Segment Open
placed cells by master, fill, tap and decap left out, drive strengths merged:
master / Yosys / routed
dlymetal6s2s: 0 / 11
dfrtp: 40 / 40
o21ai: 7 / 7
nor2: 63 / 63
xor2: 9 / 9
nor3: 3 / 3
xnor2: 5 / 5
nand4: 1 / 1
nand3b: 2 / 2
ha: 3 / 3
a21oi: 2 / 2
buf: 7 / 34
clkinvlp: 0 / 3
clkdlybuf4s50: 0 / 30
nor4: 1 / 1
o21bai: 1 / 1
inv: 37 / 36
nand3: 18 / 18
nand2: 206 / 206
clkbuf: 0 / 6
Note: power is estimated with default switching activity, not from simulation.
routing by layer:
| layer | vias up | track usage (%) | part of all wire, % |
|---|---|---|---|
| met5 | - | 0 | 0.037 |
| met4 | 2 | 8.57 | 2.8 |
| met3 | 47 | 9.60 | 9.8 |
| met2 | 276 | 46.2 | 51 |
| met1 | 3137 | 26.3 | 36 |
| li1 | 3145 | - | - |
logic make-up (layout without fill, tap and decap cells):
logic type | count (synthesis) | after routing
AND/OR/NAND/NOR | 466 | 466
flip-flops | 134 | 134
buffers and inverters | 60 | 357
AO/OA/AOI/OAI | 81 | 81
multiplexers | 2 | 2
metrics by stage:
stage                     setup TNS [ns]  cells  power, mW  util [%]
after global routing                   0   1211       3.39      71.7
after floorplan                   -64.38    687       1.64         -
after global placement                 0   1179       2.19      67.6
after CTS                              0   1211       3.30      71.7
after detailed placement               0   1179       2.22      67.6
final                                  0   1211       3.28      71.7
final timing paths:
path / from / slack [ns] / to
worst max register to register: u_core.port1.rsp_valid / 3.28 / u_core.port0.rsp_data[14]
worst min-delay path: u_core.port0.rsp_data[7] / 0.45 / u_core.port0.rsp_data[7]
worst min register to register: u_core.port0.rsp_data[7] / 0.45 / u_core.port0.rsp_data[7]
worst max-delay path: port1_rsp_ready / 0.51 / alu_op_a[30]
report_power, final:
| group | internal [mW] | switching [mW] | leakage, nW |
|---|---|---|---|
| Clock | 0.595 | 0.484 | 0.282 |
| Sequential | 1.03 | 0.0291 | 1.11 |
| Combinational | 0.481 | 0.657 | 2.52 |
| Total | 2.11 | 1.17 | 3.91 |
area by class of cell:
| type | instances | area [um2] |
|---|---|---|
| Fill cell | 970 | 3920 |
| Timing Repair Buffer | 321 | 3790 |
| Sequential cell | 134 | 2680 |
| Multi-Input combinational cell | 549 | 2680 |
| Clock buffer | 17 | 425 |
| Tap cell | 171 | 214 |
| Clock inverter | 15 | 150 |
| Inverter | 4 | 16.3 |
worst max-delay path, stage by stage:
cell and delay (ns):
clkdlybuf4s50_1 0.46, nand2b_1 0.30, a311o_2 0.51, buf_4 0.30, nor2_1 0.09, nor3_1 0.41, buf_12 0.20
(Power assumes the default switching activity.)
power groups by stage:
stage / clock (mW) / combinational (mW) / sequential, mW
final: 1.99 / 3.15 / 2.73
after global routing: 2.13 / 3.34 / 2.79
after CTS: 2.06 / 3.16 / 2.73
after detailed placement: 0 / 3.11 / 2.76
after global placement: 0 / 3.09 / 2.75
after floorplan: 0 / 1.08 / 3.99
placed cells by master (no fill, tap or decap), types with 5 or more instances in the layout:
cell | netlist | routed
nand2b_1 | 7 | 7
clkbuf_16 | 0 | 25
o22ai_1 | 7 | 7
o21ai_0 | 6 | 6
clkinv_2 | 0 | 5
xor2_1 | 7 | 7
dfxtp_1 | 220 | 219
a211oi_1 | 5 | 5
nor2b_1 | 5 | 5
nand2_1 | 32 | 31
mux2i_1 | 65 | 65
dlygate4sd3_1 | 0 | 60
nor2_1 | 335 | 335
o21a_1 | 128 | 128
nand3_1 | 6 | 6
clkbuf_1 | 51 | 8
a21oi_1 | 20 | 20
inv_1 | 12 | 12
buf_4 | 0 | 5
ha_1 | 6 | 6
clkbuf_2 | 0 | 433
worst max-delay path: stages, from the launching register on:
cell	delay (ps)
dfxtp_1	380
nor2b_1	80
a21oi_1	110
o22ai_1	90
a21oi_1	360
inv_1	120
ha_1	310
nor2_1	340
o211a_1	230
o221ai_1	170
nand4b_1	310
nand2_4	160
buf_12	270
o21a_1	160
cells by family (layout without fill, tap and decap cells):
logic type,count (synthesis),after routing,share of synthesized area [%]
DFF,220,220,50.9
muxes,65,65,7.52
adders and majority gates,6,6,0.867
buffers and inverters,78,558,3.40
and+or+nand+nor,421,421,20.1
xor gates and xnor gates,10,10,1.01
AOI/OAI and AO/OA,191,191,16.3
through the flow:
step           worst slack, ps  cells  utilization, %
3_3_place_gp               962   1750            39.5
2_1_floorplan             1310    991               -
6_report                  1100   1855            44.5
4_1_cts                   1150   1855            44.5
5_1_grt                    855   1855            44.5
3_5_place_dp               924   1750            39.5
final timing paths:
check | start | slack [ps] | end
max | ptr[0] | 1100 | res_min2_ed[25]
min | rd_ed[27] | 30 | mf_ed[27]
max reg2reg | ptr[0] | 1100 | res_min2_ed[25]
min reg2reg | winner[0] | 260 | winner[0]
$ cat config.mk
export PLATFORM = sky130hd
export DESIGN_NAME = fetch_sequencer
export DESIGN_NICKNAME = d
export VERILOG_FILES = /design/src/rtl/fetch_sequencer_pkg.sv /design/src/rtl/pc_reg.sv /design/src/rtl/fetch_sequencer.sv
export SDC_FILE = /design/constraint.sdc
export NUM_CORES = 1
export LEC_CHECK = 0
export ABC_AREA = 1
export CORE_ASPECT_RATIO = 0.75
export CORE_MARGIN = 2
export CORE_UTILIZATION = 27
export CTS_CLUSTER_DIAMETER = 50
export DETAILED_ROUTE_END_ITERATION = 8
export PLACE_DENSITY = 0.55
export SYNTH_ARGS = -nofsm -noshare
export SYNTH_HDL_FRONTEND = slang
export SYNTH_HIERARCHICAL = 1
export SYNTH_SLANG_ARGS = --single-unit
$ cat constraint.sdc
create_clock -name CLK -period 2.2 [get_ports CLK]
set_input_delay 0.33 -clock CLK [delete_from_list [all_inputs] [get_ports CLK]]
set_output_delay 0.33 -clock CLK [all_outputs]
set_load 0.005 [all_outputs]
<file path="src/rtl/carry_chain_sequencer_if.sv">
// Operand/result handshake and carry-chain slice bus for carry_chain_sequencer.
// op_sub exists only when CARRY_CHAIN_SUB_EN is defined.
interface carry_chain_sequencer_if #(
    parameter int INPUTS = 4,
    parameter int WORDS  = 4
);
    localparam int W = INPUTS * WORDS;

    logic              op_valid;
    logic              op_ready;
    logic [W-1:0]      op_a;
    logic [W-1:0]      op_b;
    logic              op_cin;
`ifdef CARRY_CHAIN_SUB_EN
    logic              op_sub;
`endif
    logic [INPUTS-1:0] chain_p;
    logic [INPUTS-1:0] chain_g;
    logic              chain_ci;
    logic [INPUTS-1:0] chain_s;
    logic              chain_co;
    logic              res_valid;
    logic              res_ready;
    logic [W-1:0]      res_sum;
    logic              res_co;

    modport slave (
        input  op_valid, op_a, op_b, op_cin,
`ifdef CARRY_CHAIN_SUB_EN
        input  op_sub,
`endif
        input  chain_s, chain_co, res_ready,
        output op_ready, chain_p, chain_g, chain_ci, res_valid, res_sum, res_co
    );

    modport master (
        output op_valid, op_a, op_b, op_cin,
`ifdef CARRY_CHAIN_SUB_EN
        output op_sub,
`endif
        output chain_s, chain_co, res_ready,
        input  op_ready, chain_p, chain_g, chain_ci, res_valid, res_sum, res_co
    );
endinterface

</file>
<file path="src/rtl/carry_chain_sequencer.sv">
// Sequences a wide add through a narrow external carry-chain slice, LSB slice first.
// Optional macro CARRY_CHAIN_SUB_EN adds op_sub (A - B - borrow).
module carry_chain_sequencer #(
    parameter int INPUTS = 4,
    parameter int WORDS  = 4
) (
    input logic                    clk,
    input logic                    rst_n,
    carry_chain_sequencer_if.slave bus
);
    localparam int W  = INPUTS * WORDS;
    localparam int KW = (WORDS > 1) ? $clog2(WORDS) : 1;
    localparam int IW = (W > 1) ? $clog2(W) : 1;

    typedef enum logic [1:0] {IDLE, RUN, DONE} state_t;

    state_t            state_q, state_d;
    logic [W-1:0]      a_q, b_q, res_sum_q;
    logic [KW-1:0]     k_q;
    logic              res_co_q;
    logic [INPUTS-1:0] chain_p_q, chain_g_q, p_d, g_d;
    logic              chain_ci_q, ci_d;
    logic [W-1:0]      b_in;
    logic              cin_in;
    logic              last;
    logic [IW-1:0]     cur_base, nxt_base;

    // Subtract folds into the add: B is stored pre-inverted and borrow-in becomes ~cin.
`ifdef CARRY_CHAIN_SUB_EN
    assign b_in   = bus.op_sub ? ~bus.op_b : bus.op_b;
    assign cin_in = bus.op_sub ? ~bus.op_cin : bus.op_cin;
`else
    assign b_in   = bus.op_b;
    assign cin_in = bus.op_cin;
`endif

    assign last     = (k_q == KW'(WORDS - 1));
    assign cur_base = IW'(INPUTS * int'(k_q));
    assign nxt_base = last ? cur_base : IW'(INPUTS * (int'(k_q) + 1));

    always_ff @(posedge clk or negedge rst_n) begin
        if (!rst_n) state_q <= IDLE;
        else        state_q <= state_d;
    end

    // Chain drive is computed for the slice of the *next* cycle and registered,
    // so chain_ci_q also serves as the carry register between slices.
    always_comb begin
        state_d = state_q;
        p_d     = '0;
        g_d     = '0;
        ci_d    = 1'b0;
        unique case (state_q)
            IDLE: begin
                if (bus.op_valid) begin
                    state_d = RUN;
                    p_d     = bus.op_a[INPUTS-1:0] ^ b_in[INPUTS-1:0];
                    g_d     = bus.op_a[INPUTS-1:0] & b_in[INPUTS-1:0];
                    ci_d    = cin_in;
                end
            end
            RUN: begin
                if (last) begin
                    state_d = DONE;
                end else begin
                    p_d  = a_q[nxt_base +: INPUTS] ^ b_q[nxt_base +: INPUTS];
                    g_d  = a_q[nxt_base +: INPUTS] & b_q[nxt_base +: INPUTS];
                    ci_d = bus.chain_co;
                end
            end
            DONE: begin
                if (bus.res_ready) state_d = IDLE;
            end
            default: state_d = IDLE;
        endcase
    end

    always_ff @(posedge clk or negedge rst_n) begin
        if (!rst_n) begin
            a_q        <= '0;
            b_q        <= '0;
            k_q        <= '0;
            res_sum_q  <= '0;
            res_co_q   <= 1'b0;
            chain_p_q  <= '0;
            chain_g_q  <= '0;
            chain_ci_q <= 1'b0;
        end else begin
            chain_p_q  <= p_d;
            chain_g_q  <= g_d;
            chain_ci_q <= ci_d;
            if (state_q == IDLE && bus.op_valid) begin
                a_q <= bus.op_a;
                b_q <= b_in;
                k_q <= '0;
            end
            if (state_q == RUN) begin
                res_sum_q[cur_base +: INPUTS] <= bus.chain_s;
                if (last) res_co_q <= bus.chain_co;
                else      k_q      <= k_q + KW'(1);
            end
        end
    end

    assign bus.op_ready  = (state_q == IDLE);
    assign bus.res_valid = (state_q == DONE);
    assign bus.res_sum   = res_sum_q;
    assign bus.res_co    = res_co_q;
    assign bus.chain_p   = chain_p_q;
    assign bus.chain_g   = chain_g_q;
    assign bus.chain_ci  = chain_ci_q;
endmodule

</file>
<file path="src/flat_wrapper.sv">
// flat-port wrapper written by rule: the top's interface ports become plain ports
module carry_chain_sequencer_flat 
#(
    parameter int INPUTS = 4,
    parameter int WORDS  = 4
)
  (clk, rst_n, bus_op_valid, bus_op_a, bus_op_b, bus_op_cin, bus_chain_s, bus_chain_co, bus_res_ready, bus_op_ready, bus_chain_p, bus_chain_g, bus_chain_ci, bus_res_valid, bus_res_sum, bus_res_co);
  carry_chain_sequencer_if #(.INPUTS(INPUTS), .WORDS(WORDS)) bus_i ();
  input logic clk;
  input logic rst_n;
  input wire logic [$bits(bus_i.op_valid)-1:0] bus_op_valid;
  input wire logic [$bits(bus_i.op_a)-1:0] bus_op_a;
  input wire logic [$bits(bus_i.op_b)-1:0] bus_op_b;
  input wire logic [$bits(bus_i.op_cin)-1:0] bus_op_cin;
  input wire logic [$bits(bus_i.chain_s)-1:0] bus_chain_s;
  input wire logic [$bits(bus_i.chain_co)-1:0] bus_chain_co;
  input wire logic [$bits(bus_i.res_ready)-1:0] bus_res_ready;
  output wire logic [$bits(bus_i.op_ready)-1:0] bus_op_ready;
  output wire logic [$bits(bus_i.chain_p)-1:0] bus_chain_p;
  output wire logic [$bits(bus_i.chain_g)-1:0] bus_chain_g;
  output wire logic [$bits(bus_i.chain_ci)-1:0] bus_chain_ci;
  output wire logic [$bits(bus_i.res_valid)-1:0] bus_res_valid;
  output wire logic [$bits(bus_i.res_sum)-1:0] bus_res_sum;
  output wire logic [$bits(bus_i.res_co)-1:0] bus_res_co;
  assign bus_i.op_valid = bus_op_valid;
  assign bus_i.op_a = bus_op_a;
  assign bus_i.op_b = bus_op_b;
  assign bus_i.op_cin = bus_op_cin;
  assign bus_i.chain_s = bus_chain_s;
  assign bus_i.chain_co = bus_chain_co;
  assign bus_i.res_ready = bus_res_ready;
  assign bus_op_ready = bus_i.op_ready;
  assign bus_chain_p = bus_i.chain_p;
  assign bus_chain_g = bus_i.chain_g;
  assign bus_chain_ci = bus_i.chain_ci;
  assign bus_res_valid = bus_i.res_valid;
  assign bus_res_sum = bus_i.res_sum;
  assign bus_res_co = bus_i.res_co;
  carry_chain_sequencer #(.INPUTS(INPUTS), .WORDS(WORDS)) u_core (.clk(clk), .rst_n(rst_n), .bus(bus_i));
endmodule
</file>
Segment Closed
ACTION ITEM => Begin with the line above that has "min | rd_ed[27] | 30 | mf_ed[27]" and continue through the line that has "max reg2reg | ptr[0] | 1100 | res_min2_ed[25]", setting each one down exactly. Stop there.

ANSWER TO THE EXERCISE =>
min | rd_ed[27] | 30 | mf_ed[27]
max reg2reg | ptr[0] | 1100 | res_min2_ed[25]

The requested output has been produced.